First, we'll deal with the trees data set, which obviously contains the info we need about trees in each nieghborhood

In [2]:
# We create a simplified version of the dataframe with only two columns: 'nieghborhood' and 'id' (used to count the number of trees)
treesCount = trees[['neighborhood', 'id']]
# We group the data frame by neighborhood, counting the number of trees in each neighborhood
treesCount = treesCount.groupby('neighborhood').count()

Great, we have info about the number of trees in each neighborhood, but as we said, that's not the best metric. We want square milage. Next, we'll deal with the demographics data set, which we need to use to extract the square mileage of each neighborhood

In [3]:
# Again, we simplify the data set because we only need the square mileage column
sqmiles = demographics[['Neighborhood_2010_SQMILES']]
# We sort the neighborhood names in alphabet order.
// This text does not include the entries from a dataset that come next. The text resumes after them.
`src/hdl/ccc_pkg.sv`:
```
package ccc_pkg;

  localparam int MaxWaypointsDefault = 64;

  // Configuration register indexes.
  localparam logic CfgWaypointCount = 1'b0;
  localparam logic CfgHalfWidth     = 1'b1;

  localparam logic [6:0]  CountReset     = 7'd2;
  localparam logic [14:0] HalfWidthReset = 15'd512;

  // Input mode codes.
  localparam logic ModeQuery = 1'b0;
  localparam logic ModeLoad  = 1'b1;

  localparam int          CordicSteps = 14;
  localparam logic [3:0]  CordicLast  = 4'(CordicSteps - 1);
  localparam logic signed [17:0] CordicGain  = 18'sd9949;
  localparam logic signed [17:0] QuarterTurn = 18'sd16384;
  localparam logic signed [17:0] HalfTurn    = 18'sd32768;

  typedef logic signed [17:0] trig_t;
  typedef logic signed [36:0] mac_a_t;
  typedef logic signed [18:0] mac_b_t;
  typedef logic signed [55:0] mac_p_t;

  // Arctangent of 2^-i in binary-angle units.
  function automatic logic signed [17:0] cordic_atan(input logic [3:0] i);
    logic signed [17:0] r;
    unique case (i)
      4'd0:    r = 18'sd8192;
      4'd1:    r = 18'sd4836;
      4'd2:    r = 18'sd2555;
      4'd3:    r = 18'sd1297;
      4'd4:    r = 18'sd651;
      4'd5:    r = 18'sd326;
      4'd6:    r = 18'sd163;
      4'd7:    r = 18'sd81;
      4'd8:    r = 18'sd41;
      4'd9:    r = 18'sd20;
      4'd10:   r = 18'sd10;
      4'd11:   r = 18'sd5;
      4'd12:   r = 18'sd3;
      4'd13:   r = 18'sd1;
      default: r = 18'sd0;
    endcase
    return r;
  endfunction

  // Position plus a rounded Q2.14 product, saturated to 16 bits.
  function automatic logic signed [15:0] probe_sat(input logic signed [15:0] pos,
                                                   input mac_p_t p);
    logic signed [56:0] r;
    logic signed [23:0] v;
    logic signed [15:0] o;
    r = 57'(p) + 57'sd8192;
    v = 24'(r >>> 14) + 24'(pos);
    if (v > 24'sd32767) begin
      o = 16'sh7fff;
    end else if (v < -24'sd32768) begin
      o = 16'sh8000;
    end else begin
      o = v[15:0];
    end
    return o;
  endfunction

endpackage

```
`src/hdl/ccc_mac.sv`:
```
module ccc_mac (
  input  logic            clk_i,
  input  ccc_pkg::mac_a_t a_i,
  input  ccc_pkg::mac_b_t b_i,
  output ccc_pkg::mac_p_t p_o
);
  import ccc_pkg::*;

  mac_p_t p_q;

  always_ff @(posedge clk_i) begin
    p_q <= 56'(a_i * b_i);
  end

  assign p_o = p_q;

endmodule

```
`config.mk`:
```
export PLATFORM = sky130hd
export DESIGN_NAME = ccc_mac
export DESIGN_NICKNAME = d
export VERILOG_FILES = /design/src/hdl/ccc_pkg.sv /design/src/hdl/ccc_mac.sv
export SDC_FILE = /design/constraint.sdc
export NUM_CORES = 2
export LEC_CHECK = 0
export BUFFER_PORTS_ARGS = -buffer_cell sky130_fd_sc_hd__buf_2
export CAP_MARGIN = 20
export CORE_AREA = 2 2 271 273
export DETAILED_ROUTE_END_ITERATION = 8
export DIE_AREA = 0 0 273 275
export GPL_TIMING_DRIVEN = 0
export SYNTH_ARGS = -nofsm -noshare
export SYNTH_HDL_FRONTEND = slang
export SYNTH_SLANG_ARGS = --single-unit
```
`constraint.sdc`:
```
create_clock -name clk_i -period 12.9 [get_ports clk_i]
set_input_delay 3.225 -clock clk_i [delete_from_list [all_inputs] [get_ports clk_i]]
set_output_delay 3.225 -clock clk_i [all_outputs]
set_load 0.05 [all_outputs]
```
==> results.cfg <==
[status]
outcome = complete, no violations

[min_path]
min-delay-start = a_i[0]
hold_path.class = in -> reg

[logic_synthesis]
synth_top_area_cell = fa_1
yosys_register_bits = 56
synthTopCellsByCount = fa_1, inv_1, nand2_1
synth.distinct_cells = 56
netlist.area_leader.share = 0.541
ys_top_cells_by_area = fa_1, inv_1, ha_1
synth.avg_cell_area_um2 = 9.19
seq_area_frac_synth = 0.0449
syn_nets = 3596
syn_area_um2 = 25000
yosysMostFrequentCell = fa_1
yosys_warnings = 0
netlist_instances = 2715
yosys_most_used_dff = dfxtp_1
synth_edf_count = 0
synthArstFlopShare = 0

[timing]
setup_violations = 0
timing.final.crit_share = 0.915
maxSlewViolCount = 0
min_period_ps = 11800
max_clock_freq_mhz = 84.7
final-hold-violation-count = 0
worst_pin_slew_ps = 1230
fin_tns_setup_ps = 0
whs_ps = 3330
setup_ws_ps = 1100
rsz0062_at_grt = false
maxSlewHeadroom = 0.177

[critical_path]
worstSetupPathType = in -> reg
crit_start = b_i[4]
critPathMaxFanout = 10
arrival_ps = 12040
cp-start-kind = input port
required_ps = 13130
crit_path_end_kind = flip-flop

[cells_and_area]
largest_reg_flops = 56
drive_above_1_share = 0.0337
layout.cells.non_filler = 3752
final_nets = 3671
area_growth_pct = 6.83

[floorplanning]
dieArea_um2 = 75100
dieHeight_um = 275
ioPinCount = 113
die_w_um = 273
fp-row-count = 99
initial_core_util = 0.345
core_area_um2 = 72300

[cts]
cts.repair.resized = 0
cts_setup_buffers = 0
root_buffer = clkbuf_16
max-clock-path-buffers = 2
cts_hold_buf = 0
cts_buffers = 5
cts_max_level = 2
path_clk_slew_ps = 80
cts_tree = built
clock-sinks = 56

[route]
antenna_left = 0
firstDrtPassIters = 5
first_iter_violations = 1139
wire_per_inst_um = 20.8
drc = 0
vias = 18400
avgViaCountPerCell = 4.90
wirelength_mm = 78.0

[placement]
dp_hpwl_mm = 65.8
dp_cells = 3741
portBuffers = 67
place_congestion = 0.945
dp_slack_ps = 886

[global_route]
grt_overflow = 0
grt_usage = 0.215
grt_pass1_wl_mm = 119
grt_max_degree = 20
antenna_found_initial = 7
grt_pass1_vias = 19600

[job]
cap_violations = 0
cell type report:
class | instances | area, um^2
Multi-Input combinational cell | 1875 | 20900
Clock inverter | 3 | 25.0
Buffer | 152 | 579
Fill cell | 7456 | 45700
Timing Repair Buffer | 68 | 350
Sequential cell | 56 | 1120
Inverter | 632 | 2370
Clock buffer | 5 | 125
Antenna cell | 2 | 5.00
Tap cell | 959 | 1200
worst paths after layout:
check | slack [ps] | cells after the start | end
setup / recovery | 1100 | 22 | p_o[52]$_DFF_P_
hold / removal | 3330 | 2 | p_o[0]$_DFF_P_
This will make it easier to calculate trees per square mile in the next step
sqmiles = sqmiles.sort_values(by='Neighborhood_2010_HOOD')
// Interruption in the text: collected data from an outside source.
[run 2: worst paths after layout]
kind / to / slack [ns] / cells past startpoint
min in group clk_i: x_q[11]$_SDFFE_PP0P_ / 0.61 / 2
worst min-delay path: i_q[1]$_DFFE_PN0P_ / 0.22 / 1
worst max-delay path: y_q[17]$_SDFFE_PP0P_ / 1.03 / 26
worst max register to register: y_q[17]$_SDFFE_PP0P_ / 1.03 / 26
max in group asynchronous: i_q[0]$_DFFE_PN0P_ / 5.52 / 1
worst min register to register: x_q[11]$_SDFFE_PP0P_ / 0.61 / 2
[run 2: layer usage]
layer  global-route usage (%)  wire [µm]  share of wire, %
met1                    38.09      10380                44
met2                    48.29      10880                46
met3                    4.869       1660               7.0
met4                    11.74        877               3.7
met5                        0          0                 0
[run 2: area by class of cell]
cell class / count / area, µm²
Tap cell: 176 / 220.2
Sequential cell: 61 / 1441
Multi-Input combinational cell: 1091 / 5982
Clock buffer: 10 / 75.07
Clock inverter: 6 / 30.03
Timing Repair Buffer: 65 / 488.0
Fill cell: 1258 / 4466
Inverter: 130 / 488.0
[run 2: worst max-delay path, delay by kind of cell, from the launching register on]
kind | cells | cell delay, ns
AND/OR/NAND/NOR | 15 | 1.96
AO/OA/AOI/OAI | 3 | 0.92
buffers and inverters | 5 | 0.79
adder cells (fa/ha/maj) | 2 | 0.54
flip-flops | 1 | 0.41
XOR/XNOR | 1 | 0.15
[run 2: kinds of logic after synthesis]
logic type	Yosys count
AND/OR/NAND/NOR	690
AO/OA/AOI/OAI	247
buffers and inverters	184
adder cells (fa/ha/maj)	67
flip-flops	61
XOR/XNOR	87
`src/rtl/scheme_source_tokenizer_defines.svh`:
```
// ----------------------------------------------------------------------------
// Scheme source tokenizer assertion macros
// Shared property forms for the checks at the end of the top level.
// ----------------------------------------------------------------------------
`ifndef SCHEME_SOURCE_TOKENIZER_DEFINES_SVH
`define SCHEME_SOURCE_TOKENIZER_DEFINES_SVH

// Same-cycle implication, sampled on clk, off while in reset
`define SST_ASSERT_NOW(label, ante, cons, msg) \
	label: assert property (@(posedge clk) disable iff (!arst_n) (ante) |-> (cons)) \
		else $error(msg);

// Next-cycle implication, sampled on clk, off while in reset
`define SST_ASSERT_NEXT(label, ante, cons, msg) \
	label: assert property (@(posedge clk) disable iff (!arst_n) (ante) |=> (cons)) \
		else $error(msg);

`endif

```
`src/rtl/sst_pkg.sv`:
```
// ----------------------------------------------------------------------------
// Scheme source tokenizer package
// Token kinds, scan modes, character codes and the result item type.
// ----------------------------------------------------------------------------
package sst_pkg;

	localparam int POS_WIDTH_DEF = 32;
	localparam int OQ_DEPTH      = 4;
	localparam int OQ_PTR_W      = $clog2(OQ_DEPTH);
	localparam int OQ_CNT_W      = OQ_PTR_W + 1;

	typedef enum logic [3:0] {
		K_EOF     = 4'd0,
		K_IDENT   = 4'd1,
		K_INT     = 4'd2,
		K_STRING  = 4'd3,
		K_LPAREN  = 4'd4,
		K_RPAREN  = 4'd5,
		K_EQEQ    = 4'd6,
		K_EQ      = 4'd7,
		K_ARROW   = 4'd8,
		K_MINUS   = 4'd9,
		K_DOT     = 4'd10,
		K_PLUS    = 4'd11,
		K_STAR    = 4'd12,
		K_SLASH   = 4'd13,
		K_COMMENT = 4'd14,
		K_SYMBOL  = 4'd15
	} kind_t;

	typedef enum logic [1:0] {
		ERR_NONE    = 2'd0,
		ERR_UNTERM  = 2'd1,
		ERR_BAD_AMP = 2'd2
	} err_t;

	typedef enum logic [10:0] {
		M_IDLE    = 11'b000_0000_0001,
		M_IDENT   = 11'b000_0000_0010,
		M_INT     = 11'b000_0000_0100,
		M_STR     = 11'b000_0000_1000,
		M_EQ      = 11'b000_0001_0000,
		M_MINUS   = 11'b000_0010_0000,
		M_STAR    = 11'b000_0100_0000,
		M_AMP     = 11'b000_1000_0000,
		M_PIDENT  = 11'b001_0000_0000,
		M_COMMENT = 11'b010_0000_0000,
		M_DEAD    = 11'b100_0000_0000
	} mode_t;

	localparam logic [7:0] CH_NUL    = 8'h00;
	localparam logic [7:0] CH_NL     = 8'h0A;
	localparam logic [7:0] CH_QUOTE  = 8'h22;
	localparam logic [7:0] CH_AMP    = 8'h26;
	localparam logic [7:0] CH_LPAREN = 8'h28;
	localparam logic [7:0] CH_RPAREN = 8'h29;
	localparam logic [7:0] CH_STAR   = 8'h2A;
	localparam logic [7:0] CH_PLUS   = 8'h2B;
	localparam logic [7:0] CH_MINUS  = 8'h2D;
	localparam logic [7:0] CH_DOT    = 8'h2E;
	localparam logic [7:0] CH_SLASH  = 8'h2F;
	localparam logic [7:0] CH_SEMI   = 8'h3B;
	localparam logic [7:0] CH_EQ     = 8'h3D;
	localparam logic [7:0] CH_GT     = 8'h3E;
	localparam logic [7:0] CH_UNDER  = 8'h5F;

	// One result item
	typedef struct packed {
		kind_t       kind;
		logic [31:0] start;
		logic [31:0] length;
		err_t        error;
		logic        last;
	} tok_t;

	function automatic logic is_alpha(input logic [7:0] c);
		return (c >= 8'h61 && c <= 8'h7A) || (c >= 8'h41 && c <= 8'h5A);
	endfunction

	function automatic logic is_digit(input logic [7:0] c);
		return c >= 8'h30 && c <= 8'h39;
	endfunction

	function automatic logic is_space(input logic [7:0] c);
		return c == 8'h20 || (c >= 8'h09 && c <= 8'h0D);
	endfunction

endpackage

```
`src/rtl/sst_scan.sv`:
```
// ----------------------------------------------------------------------------
// Scheme source tokenizer scan step
// Combinational next mode, offsets and up to two result items for one byte.
// ----------------------------------------------------------------------------
module sst_scan #(
	parameter int POS_WIDTH = sst_pkg::POS_WIDTH_DEF
) (
	input  logic [7:0]           ch,
	input  sst_pkg::mode_t       mode,
	input  logic [POS_WIDTH-1:0] tok_begin,
	input  logic [POS_WIDTH-1:0] pos,
	output sst_pkg::mode_t       mode_n,
	output logic [POS_WIDTH-1:0] tok_begin_n,
	output logic [POS_WIDTH-1:0] pos_n,
	output logic [1:0]           n_res,
	output sst_pkg::tok_t        res0,
	output sst_pkg::tok_t        res1
);
	import sst_pkg::*;

	function automatic logic [31:0] to32(input logic [POS_WIDTH-1:0] x);
		logic [63:0] w;
		w = 64'(x);
		return w[31:0];
	endfunction

	logic                 space;
	logic                 idle_v;
	kind_t                idle_kind;
	mode_t                idle_mode;
	logic                 idle_end;
	logic                 pre_v;
	kind_t                pre_kind;
	logic [POS_WIDTH-1:0] pre_len;
	err_t                 pre_err;
	logic                 use_idle;
	mode_t                hold_mode;
	logic                 hold_end;
	logic                 ended;
	tok_t                 pre_tok;
	tok_t                 idle_tok;

	// Start of a new token from the idle mode
	always_comb begin
		space     = is_space(ch);
		idle_v    = 1'b0;
		idle_kind = K_SYMBOL;
		idle_mode = M_IDLE;
		idle_end  = 1'b0;
		if (!space) begin
			if (ch == CH_NUL) begin
				idle_v    = 1'b1;
				idle_kind = K_EOF;
				idle_end  = 1'b1;
			end else if (is_alpha(ch)) begin
				idle_mode = M_IDENT;
			end else if (is_digit(ch)) begin
				idle_mode = M_INT;
			end else begin
				case (ch)
					CH_QUOTE:  idle_mode = M_STR;
					CH_EQ:     idle_mode = M_EQ;
					CH_MINUS:  idle_mode = M_MINUS;
					CH_STAR:   idle_mode = M_STAR;
					CH_AMP:    idle_mode = M_AMP;
					CH_SEMI:   idle_mode = M_COMMENT;
					CH_LPAREN: begin idle_v = 1'b1; idle_kind = K_LPAREN; end
					CH_RPAREN: begin idle_v = 1'b1; idle_kind = K_RPAREN; end
					CH_DOT:    begin idle_v = 1'b1; idle_kind = K_DOT;    end
					CH_PLUS:   begin idle_v = 1'b1; idle_kind = K_PLUS;   end
					CH_SLASH:  begin idle_v = 1'b1; idle_kind = K_SLASH;  end
					default:   begin idle_v = 1'b1; idle_kind = K_SYMBOL; end
				endcase
			end
		end
	end

	// Close the pending token, or keep scanning it
	always_comb begin
		pre_v     = 1'b0;
		pre_kind  = K_SYMBOL;
		pre_len   = '0;
		pre_err   = ERR_NONE;
		use_idle  = 1'b0;
		hold_mode = mode;
		hold_end  = 1'b0;
		case (mode)
			M_IDENT: begin
				if (!(is_alpha(ch) || is_digit(ch) || ch == CH_UNDER || ch == CH_STAR
						|| ch == CH_AMP)) begin
					pre_v    = 1'b1;
					pre_kind = K_IDENT;
					pre_len  = pos - tok_begin;
					use_idle = 1'b1;
				end
			end
			M_INT: begin
				if (!is_digit(ch)) begin
					pre_v    = 1'b1;
					pre_kind = K_INT;
					pre_len  = pos - tok_begin;
					use_idle = 1'b1;
				end
			end
			M_PIDENT: begin
				if (!(is_alpha(ch) || is_digit(ch) || ch == CH_UNDER)) begin
					pre_v    = 1'b1;
					pre_kind = K_IDENT;
					pre_len  = pos - tok_begin;
					use_idle = 1'b1;
				end
			end
			M_STR: begin
				if (ch == CH_QUOTE) begin
					pre_v     = 1'b1;
					pre_kind  = K_STRING;
					pre_len   = pos + POS_WIDTH'(1) - tok_begin;
					hold_mode = M_IDLE;
				end else if (ch == CH_NUL) begin
					pre_v     = 1'b1;
					pre_kind  = K_STRING;
					pre_len   = pos - tok_begin;
					pre_err   = ERR_UNTERM;
					hold_mode = M_IDLE;
					hold_end  = 1'b1;
				end
			end
			M_EQ: begin
				pre_v = 1'b1;
				if (ch == CH_EQ) begin
					pre_kind  = K_EQEQ;
					pre_len   = POS_WIDTH'(2);
					hold_mode = M_IDLE;
				end else begin
					pre_kind = K_EQ;
					pre_len  = POS_WIDTH'(1);
					use_idle = 1'b1;
				end
			end
			M_MINUS: begin
				pre_v = 1'b1;
				if (ch == CH_GT) begin
					pre_kind  = K_ARROW;
					pre_len   = POS_WIDTH'(2);
					hold_mode = M_IDLE;
				end else begin
					pre_kind = K_MINUS;
					pre_len  = POS_WIDTH'(1);
					use_idle = 1'b1;
				end
			end
			M_STAR: begin
				if (is_alpha(ch)) begin
					hold_mode = M_PIDENT;
				end else begin
					pre_v    = 1'b1;
					pre_kind = K_STAR;
					pre_len  = POS_WIDTH'(1);
					use_idle = 1'b1;
				end
			end
			M_AMP: begin
				if (is_alpha(ch)) begin
					hold_mode = M_PIDENT;
				end else begin
					pre_v    = 1'b1;
					pre_kind = K_SYMBOL;
					pre_len  = POS_WIDTH'(1);
					pre_err  = ERR_BAD_AMP;
					if (ch == CH_NUL) begin
						hold_mode = M_IDLE;
						hold_end  = 1'b1;
					end else begin
						hold_mode = M_DEAD;
					end
				end
			end
			M_COMMENT: begin
				if (ch == CH_NL || ch == CH_NUL) begin
					pre_v    = 1'b1;
					pre_kind = K_COMMENT;
					use_idle = 1'b1;
				end
			end
			M_DEAD: begin
				if (ch == CH_NUL) begin
					hold_mode = M_IDLE;
					hold_end  = 1'b1;
				end
			end
			default: begin
				use_idle = 1'b1;
			end
		endcase
	end

	// Merge both paths into the next state and the result pair
	always_comb begin
		mode_n      = use_idle ? idle_mode : hold_mode;
		ended       = use_idle ? idle_end : hold_end;
		tok_begin_n = (use_idle && !space) ? pos : tok_begin;
		pos_n       = ended ? '0 : pos + POS_WIDTH'(1);

		pre_tok.kind   = pre_kind;
		pre_tok.start  = to32(tok_begin);
		pre_tok.length = to32(pre_len);
		pre_tok.error  = pre_err;
		pre_tok.last   = 1'b1;

		idle_tok.kind   = idle_kind;
		idle_tok.start  = to32(pos);
		idle_tok.length = (idle_kind == K_EOF) ? 32'd0 : 32'd1;
		idle_tok.error  = ERR_NONE;
		idle_tok.last   = 1'b1;

		res0 = pre_v ? pre_tok : idle_tok;
		res1 = idle_tok;
		if (pre_v && use_idle && idle_v) begin
			n_res         = 2'd2;
			res0.last     = 1'b0;
		end else if (pre_v || (use_idle && idle_v)) begin
			n_res = 2'd1;
		end else begin
			n_res = 2'd0;
		end
	end

endmodule

```
`src/rtl/sst_outq.sv`:
```
// ----------------------------------------------------------------------------
// Scheme source tokenizer result queue
// Small queue that takes up to two result items per cycle and gives one.
// ----------------------------------------------------------------------------
module sst_outq (
	input  logic                   clk,
	input  logic                   arst_n,
	input  logic [1:0]             push_n,
	input  sst_pkg::tok_t          d0,
	input  sst_pkg::tok_t          d1,
	input  logic                   pop,
	output sst_pkg::tok_t          head,
	output logic [sst_pkg::OQ_CNT_W-1:0] count
);
	import sst_pkg::*;

	tok_t                mem_q [OQ_DEPTH];
	logic [OQ_PTR_W-1:0] wr_q;
	logic [OQ_PTR_W-1:0] rd_q;
	logic [OQ_CNT_W-1:0] count_q;
	logic [OQ_PTR_W-1:0] wr_next;

	assign wr_next = wr_q + OQ_PTR_W'(1);
	assign head    = mem_q[rd_q];
	assign count   = count_q;

	// Store the new items
	always_ff @(posedge clk) begin
		if (push_n != 2'd0) begin
			mem_q[wr_q] <= d0;
		end
		if (push_n == 2'd2) begin
			mem_q[wr_next] <= d1;
		end
	end

	// Advance pointers and fill count
	always_ff @(posedge clk or negedge arst_n) begin
		if (!arst_n) begin
			wr_q    <= '0;
			rd_q    <= '0;
			count_q <= '0;
		end else begin
			wr_q    <= wr_q + OQ_PTR_W'(push_n);
			rd_q    <= rd_q + OQ_PTR_W'(pop);
			count_q <= count_q + OQ_CNT_W'(push_n) - OQ_CNT_W'(pop);
		end
	end

endmodule

```
`src/rtl/scheme_source_tokenizer.sv`:
```
// ----------------------------------------------------------------------------
// Scheme source tokenizer
// Splits a byte stream of source text into tokens with kind, start, length.
// ----------------------------------------------------------------------------
// Usage:
//   Input channel s_*: one source byte per item in s_tdata; byte 0 ends a
//   text and the next byte starts a new one at offset 0.
//   Output channel m_*: one token per item. m_tuser carries the kind, m_tdata
//   the start offset, length and error code, m_tlast marks the last token
//   caused by one input byte (a byte causes zero, one or two tokens).
//   Path: a taken byte waits in the input register, is scanned from there,
//   and its tokens go through the result queue, whose head drives m_*.
//   Throughput: one byte per cycle while the receiver keeps up; a byte that
//   causes two tokens sends them one after the other, and the four-entry
//   result queue absorbs short bursts of those.
//   Stall: when the receiver holds m_tready low the queue fills, the scan
//   register holds its byte, and s_tready drops; nothing is lost.
//   Reset: the queue empties, the scan mode returns to idle between tokens
//   and both offsets return to zero.
// ----------------------------------------------------------------------------
`include "scheme_source_tokenizer_defines.svh"

module scheme_source_tokenizer #(
	parameter int POS_WIDTH = sst_pkg::POS_WIDTH_DEF
) (
	input  logic        clk,
	input  logic        arst_n,
	input  logic        s_tvalid,
	output logic        s_tready,
	input  logic [7:0]  s_tdata,   // [7:0] ch
	output logic        m_tvalid,
	input  logic        m_tready,
	output logic [71:0] m_tdata,   // [31:0] tok_start, [63:32] tok_length,
	                               // [65:64] error, [71:66] zero
	output logic [3:0]  m_tuser,   // [3:0] kind
	output logic        m_tlast    // last
);
	import sst_pkg::*;

	logic                 valid_s1;
	logic [7:0]           ch_s1;
	mode_t                mode_q;
	logic [POS_WIDTH-1:0] begin_q;
	logic [POS_WIDTH-1:0] pos_q;
	mode_t                mode_n;
	logic [POS_WIDTH-1:0] begin_n;
	logic [POS_WIDTH-1:0] pos_n;
	logic [1:0]           n_res;
	tok_t                 res0;
	tok_t                 res1;
	tok_t                 head;
	logic [OQ_CNT_W-1:0]  count;
	logic                 room;
	logic                 advance;
	logic                 pop;

	// Scan only when the queue can take two items
	assign room     = count <= OQ_CNT_W'(OQ_DEPTH - 2);
	assign advance  = valid_s1 && room;
	assign s_tready = !valid_s1 || advance;
	assign pop      = m_tvalid && m_tready;

	// Input register
	always_ff @(posedge clk or negedge arst_n) begin
		if (!arst_n) begin
			valid_s1 <= 1'b0;
		end else if (s_tvalid && s_tready) begin
			valid_s1 <= 1'b1;
		end else if (advance) begin
			valid_s1 <= 1'b0;
		end
	end

	always_ff @(posedge clk) begin
		if (s_tvalid && s_tready) begin
			ch_s1 <= s_tdata;
		end
	end

	// Scan state
	always_ff @(posedge clk or negedge arst_n) begin
		if (!arst_n) begin
			mode_q  <= M_IDLE;
			begin_q <= '0;
			pos_q   <= '0;
		end else if (advance) begin
			mode_q  <= mode_n;
			begin_q <= begin_n;
			pos_q   <= pos_n;
		end
	end

	sst_scan #(
		.POS_WIDTH(POS_WIDTH)
	) u_scan (
		.ch         (ch_s1),
		.mode       (mode_q),
		.tok_begin  (begin_q),
		.pos        (pos_q),
		.mode_n     (mode_n),
		.tok_begin_n(begin_n),
		.pos_n      (pos_n),
		.n_res      (n_res),
		.res0       (res0),
		.res1       (res1)
	);

	sst_outq u_outq (
		.clk   (clk),
		.arst_n(arst_n),
		.push_n(advance ? n_res : 2'd0),
		.d0    (res0),
		.d1    (res1),
		.pop   (pop),
		.head  (head),
		.count (count)
	);

	// Drive the result channel from the queue head
	assign m_tvalid = count != '0;
	assign m_tdata  = {6'd0, head.error, head.length, head.start};
	assign m_tuser  = head.kind;
	assign m_tlast  = head.last;

	`SST_ASSERT_NOW(a_queue_bound, 1'b1, count <= OQ_CNT_W'(OQ_DEPTH), "result queue overflow")
	`SST_ASSERT_NEXT(a_hold_byte, valid_s1 && !room, valid_s1 && $stable(ch_s1),
		"stalled byte lost from the input register")
	`SST_ASSERT_NOW(a_eof_len, m_tvalid && m_tuser == K_EOF, m_tdata[63:32] == 32'd0,
		"end-of-text token with nonzero length")
	`SST_ASSERT_NEXT(a_ended_pos, advance && n_res != 2'd0 && res0.error == ERR_UNTERM,
		pos_q == '0, "text end did not rewind the offset")

endmodule

```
Alright, we have both of our datasets simplified and nicely organized. Now we just need to put it all together and find the trees per square in each neighborhood!

In [4]:
# Create our new, final dataframe to store trees per square mile in each neighborhood
treesSqMile = treesCount.copy()
# Rename the 'id' column to 'trees_sqmile' for clarity
treesSqMile.rename(columns={'id': "trees_sqmile"}, inplace=True)
# Divide the number of trees in each neighborhood by the square milage of each neighborhood
treesSqMile['trees_sqmile'] = treesCount['id'] / sqmiles['Neighborhood_2010_SQMILES']
# Sort the dataframe from neighborhood with greatest to neighborhood with least trees per square mile
treesSqMile = treesSqMile.sort_values(by='trees_sqmile', ascending=False)
# Save to csv file
treesSqMile.to_csv("trees_psqm.csv")
# Display the first 5 rows in the dataframe
treesSqMile.head()

Unnamed: 0_level_0,trees_sqmile
neighborhood,Unnamed: 1_level_1
Allegheny Center,3585.714286
Friendship,2886.792453
Allegheny West,2425.531915
Central Northside,2332.046332
Manchester,2275.985663


And we're done! We've found the number of trees per square miles in every neighborhood in pittsburgh. Displayed are the top 5 neighborhoods to live in in Pittsburgh if you really value your greenery.